# What models to use for object detection?

- YOLOV5, YOLOX, YOLOR, etc.
- CenterNet
- Faster RCNN
- Cascade RCNN
- EfficientDet

# How to train?

- poisson blending:
![Poisson blending](poisson.png)
- progressive learning (increase resolution during training)
- increase weight decay
- try Adam
- use augmentations (hflip, vflip, rotate90, hsv, translate, scale, clahe, mosaic, mixup, water-augment, transpose)
- image patches: cut the original image (etc. 1280x720) into many patches (etc. 512x320) with overlap, remove boxes near boundary, then only train on those patches
- another option is upscale the training images by two times (2560x1440) and split them into four 1280x720 images; after that discard the split image not containing bounding boxes
- freeze backbone for final epoch fine-tuning, only train regression head. Benefits of this include ~80% reduction of GPU memory cost which allows up to 5x batch size increase, or training at even higher resolutions
- change stride of second (for example) convolutional layer: [-1, 1, Conv, [128, 3, 1]],  # 1-P2/4 example for YOLOV5

# Inference

- try different inference resolutions
- seqNMS - https://arxiv.org/abs/1602.08465
- norfair tracking (for video)
- classification re-score: 
    - crop out all predicted boxes (K-fold OOF) into squares with conf > 0.01. The side length of the square is max(length, width) of the predicted boxes, then extended by 20%. 
    - we calculate the iou as the maximum of the iou values of each predicted box and GT boxes of this image.
    - classification target of each cropped box: iou>0.3, iou>0.4, iou>0.5, iou>0.6, iou>0.7, iou>0.8 and iou>0.9 Simply put, the iou is divided into 7 bins. e.g.: [1,1,1,0,0,0,0] indicates the iou is between 0.5 and 0.6.
    - during inference we average 7 bin outputs as classification score.
    - then we use BCELoss to train those cropped boxes by size 256x256 or 224x224.
    - a very high dropout_rate or drop_path_rate can help a lot to improve the performance of the classification model.
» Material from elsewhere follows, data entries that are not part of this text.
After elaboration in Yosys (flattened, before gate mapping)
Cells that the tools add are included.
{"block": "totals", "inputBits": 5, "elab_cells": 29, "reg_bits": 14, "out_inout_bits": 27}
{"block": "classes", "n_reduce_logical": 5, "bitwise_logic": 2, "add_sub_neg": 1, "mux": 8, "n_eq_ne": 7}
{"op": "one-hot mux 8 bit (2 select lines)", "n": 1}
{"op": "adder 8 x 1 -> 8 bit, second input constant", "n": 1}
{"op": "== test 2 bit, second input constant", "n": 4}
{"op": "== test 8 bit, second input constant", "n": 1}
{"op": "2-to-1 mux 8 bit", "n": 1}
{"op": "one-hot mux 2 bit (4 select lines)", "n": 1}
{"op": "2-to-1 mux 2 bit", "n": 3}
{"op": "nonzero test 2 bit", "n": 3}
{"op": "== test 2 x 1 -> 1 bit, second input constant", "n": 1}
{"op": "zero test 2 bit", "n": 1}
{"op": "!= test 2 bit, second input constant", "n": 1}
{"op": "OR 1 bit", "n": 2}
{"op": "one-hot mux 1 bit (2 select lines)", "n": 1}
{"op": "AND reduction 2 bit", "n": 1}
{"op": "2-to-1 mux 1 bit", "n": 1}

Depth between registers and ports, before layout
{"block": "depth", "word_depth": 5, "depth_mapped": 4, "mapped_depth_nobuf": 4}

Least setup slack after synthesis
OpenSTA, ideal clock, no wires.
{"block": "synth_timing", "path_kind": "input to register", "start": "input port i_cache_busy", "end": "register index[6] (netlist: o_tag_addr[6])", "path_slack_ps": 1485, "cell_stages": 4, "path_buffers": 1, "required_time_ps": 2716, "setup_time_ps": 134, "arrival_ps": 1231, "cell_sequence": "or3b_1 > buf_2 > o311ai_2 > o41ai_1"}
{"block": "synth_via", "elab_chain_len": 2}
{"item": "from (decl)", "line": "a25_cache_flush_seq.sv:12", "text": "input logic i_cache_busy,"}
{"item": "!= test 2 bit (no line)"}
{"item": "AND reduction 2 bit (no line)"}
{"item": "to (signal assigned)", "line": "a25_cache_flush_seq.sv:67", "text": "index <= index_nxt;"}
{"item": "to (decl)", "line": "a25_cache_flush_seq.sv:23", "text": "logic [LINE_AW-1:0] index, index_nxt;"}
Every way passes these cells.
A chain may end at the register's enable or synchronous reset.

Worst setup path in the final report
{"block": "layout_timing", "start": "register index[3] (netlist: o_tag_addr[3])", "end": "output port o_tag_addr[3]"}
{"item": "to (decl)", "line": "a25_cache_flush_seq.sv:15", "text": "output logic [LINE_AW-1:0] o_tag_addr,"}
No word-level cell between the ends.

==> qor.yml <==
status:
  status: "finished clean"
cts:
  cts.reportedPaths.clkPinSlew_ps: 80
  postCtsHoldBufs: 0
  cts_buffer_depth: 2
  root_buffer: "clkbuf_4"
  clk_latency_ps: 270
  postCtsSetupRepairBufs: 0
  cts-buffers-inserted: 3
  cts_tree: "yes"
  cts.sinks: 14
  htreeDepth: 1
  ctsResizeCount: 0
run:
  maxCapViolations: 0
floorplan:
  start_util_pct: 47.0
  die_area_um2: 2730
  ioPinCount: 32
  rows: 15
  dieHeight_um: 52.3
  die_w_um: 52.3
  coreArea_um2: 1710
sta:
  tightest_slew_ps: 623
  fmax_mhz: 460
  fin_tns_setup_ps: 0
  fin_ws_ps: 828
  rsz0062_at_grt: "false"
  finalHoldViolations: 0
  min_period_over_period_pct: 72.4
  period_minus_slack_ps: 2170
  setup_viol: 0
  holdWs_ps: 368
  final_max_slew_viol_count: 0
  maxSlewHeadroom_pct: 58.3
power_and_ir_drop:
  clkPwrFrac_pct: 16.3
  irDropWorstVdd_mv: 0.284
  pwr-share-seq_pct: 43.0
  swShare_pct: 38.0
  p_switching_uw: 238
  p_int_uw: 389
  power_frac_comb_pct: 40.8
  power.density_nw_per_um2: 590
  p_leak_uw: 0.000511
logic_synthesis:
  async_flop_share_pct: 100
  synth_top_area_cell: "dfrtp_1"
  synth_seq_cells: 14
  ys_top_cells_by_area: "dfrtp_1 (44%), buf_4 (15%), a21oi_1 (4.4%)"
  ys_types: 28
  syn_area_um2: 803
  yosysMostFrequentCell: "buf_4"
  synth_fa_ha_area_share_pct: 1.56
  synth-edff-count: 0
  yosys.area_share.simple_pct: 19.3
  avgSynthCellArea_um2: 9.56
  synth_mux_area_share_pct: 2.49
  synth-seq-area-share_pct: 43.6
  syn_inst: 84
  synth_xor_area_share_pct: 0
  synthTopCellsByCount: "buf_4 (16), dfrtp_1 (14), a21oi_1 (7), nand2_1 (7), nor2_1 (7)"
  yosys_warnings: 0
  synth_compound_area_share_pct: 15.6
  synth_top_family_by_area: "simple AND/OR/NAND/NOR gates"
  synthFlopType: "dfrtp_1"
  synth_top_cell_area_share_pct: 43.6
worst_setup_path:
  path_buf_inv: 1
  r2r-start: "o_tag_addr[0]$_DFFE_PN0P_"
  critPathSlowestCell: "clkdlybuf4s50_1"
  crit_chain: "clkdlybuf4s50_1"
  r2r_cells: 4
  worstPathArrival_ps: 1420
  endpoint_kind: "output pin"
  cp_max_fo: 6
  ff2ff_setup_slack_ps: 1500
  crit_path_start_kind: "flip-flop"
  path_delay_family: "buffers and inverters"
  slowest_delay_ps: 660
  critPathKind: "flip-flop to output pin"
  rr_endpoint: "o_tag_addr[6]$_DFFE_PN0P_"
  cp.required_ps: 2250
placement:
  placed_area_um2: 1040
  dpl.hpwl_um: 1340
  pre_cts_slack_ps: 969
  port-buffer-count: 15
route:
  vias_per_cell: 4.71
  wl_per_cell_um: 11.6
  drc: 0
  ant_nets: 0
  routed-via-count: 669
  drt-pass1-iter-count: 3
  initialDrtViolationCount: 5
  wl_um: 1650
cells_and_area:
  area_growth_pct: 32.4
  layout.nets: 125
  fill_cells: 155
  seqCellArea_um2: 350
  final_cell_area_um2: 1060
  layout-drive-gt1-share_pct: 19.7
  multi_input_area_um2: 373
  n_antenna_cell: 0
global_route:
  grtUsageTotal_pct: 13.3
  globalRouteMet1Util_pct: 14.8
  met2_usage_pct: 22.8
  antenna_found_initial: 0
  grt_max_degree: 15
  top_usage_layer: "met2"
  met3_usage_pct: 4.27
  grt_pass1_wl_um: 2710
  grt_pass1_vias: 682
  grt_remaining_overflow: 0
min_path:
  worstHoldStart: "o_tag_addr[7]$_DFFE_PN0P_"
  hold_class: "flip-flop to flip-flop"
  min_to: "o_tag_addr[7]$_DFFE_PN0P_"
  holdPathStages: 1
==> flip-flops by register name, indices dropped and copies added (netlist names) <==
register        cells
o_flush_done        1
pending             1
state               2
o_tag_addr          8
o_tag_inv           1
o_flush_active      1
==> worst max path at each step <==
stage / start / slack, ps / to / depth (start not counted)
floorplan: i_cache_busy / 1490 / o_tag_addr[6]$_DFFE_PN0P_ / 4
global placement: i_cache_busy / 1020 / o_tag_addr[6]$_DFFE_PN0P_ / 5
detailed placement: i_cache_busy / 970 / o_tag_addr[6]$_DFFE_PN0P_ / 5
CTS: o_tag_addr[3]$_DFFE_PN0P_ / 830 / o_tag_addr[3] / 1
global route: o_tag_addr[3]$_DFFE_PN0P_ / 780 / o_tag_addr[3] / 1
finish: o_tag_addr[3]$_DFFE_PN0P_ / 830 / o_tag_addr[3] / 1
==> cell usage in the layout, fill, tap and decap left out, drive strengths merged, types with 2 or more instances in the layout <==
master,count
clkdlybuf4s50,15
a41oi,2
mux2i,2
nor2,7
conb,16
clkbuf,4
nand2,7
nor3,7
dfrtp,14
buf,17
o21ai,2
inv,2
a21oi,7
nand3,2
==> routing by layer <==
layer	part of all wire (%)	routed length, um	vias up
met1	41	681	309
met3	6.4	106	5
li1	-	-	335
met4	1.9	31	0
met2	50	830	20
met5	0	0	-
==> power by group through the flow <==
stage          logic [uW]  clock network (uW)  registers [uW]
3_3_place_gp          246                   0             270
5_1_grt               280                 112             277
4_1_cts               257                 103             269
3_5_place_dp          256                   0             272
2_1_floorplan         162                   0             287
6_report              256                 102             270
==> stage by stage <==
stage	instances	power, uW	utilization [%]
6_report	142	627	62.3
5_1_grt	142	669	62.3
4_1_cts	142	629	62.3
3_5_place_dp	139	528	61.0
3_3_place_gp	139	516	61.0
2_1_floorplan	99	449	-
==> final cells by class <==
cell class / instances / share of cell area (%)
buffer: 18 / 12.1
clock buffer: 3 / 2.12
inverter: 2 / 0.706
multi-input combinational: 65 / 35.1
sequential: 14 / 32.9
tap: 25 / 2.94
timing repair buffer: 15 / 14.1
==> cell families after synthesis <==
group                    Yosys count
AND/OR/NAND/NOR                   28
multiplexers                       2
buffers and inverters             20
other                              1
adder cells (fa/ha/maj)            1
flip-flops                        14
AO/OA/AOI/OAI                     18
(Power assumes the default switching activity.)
We use dropout_rate=0.7 and drop_path_rate=0.5
    - augmentations: hflip, vflip, transpose, 45° rotation and cutout.
    - ensemble

- attention area: 
    - the model has predicted some boxes B at N frame
    - select the boxes from B which has a high confidence(larger than a threshold T), these boxes are marked as "attention area" in the N + 1 frame
    - for every predicted box (not actually every, but confidence threshold > 0.01), if it has an IoU with the "attention area" larger than 0.5, boost the score of this box with += attention_area_conf * IoU, then do the confidence filtering.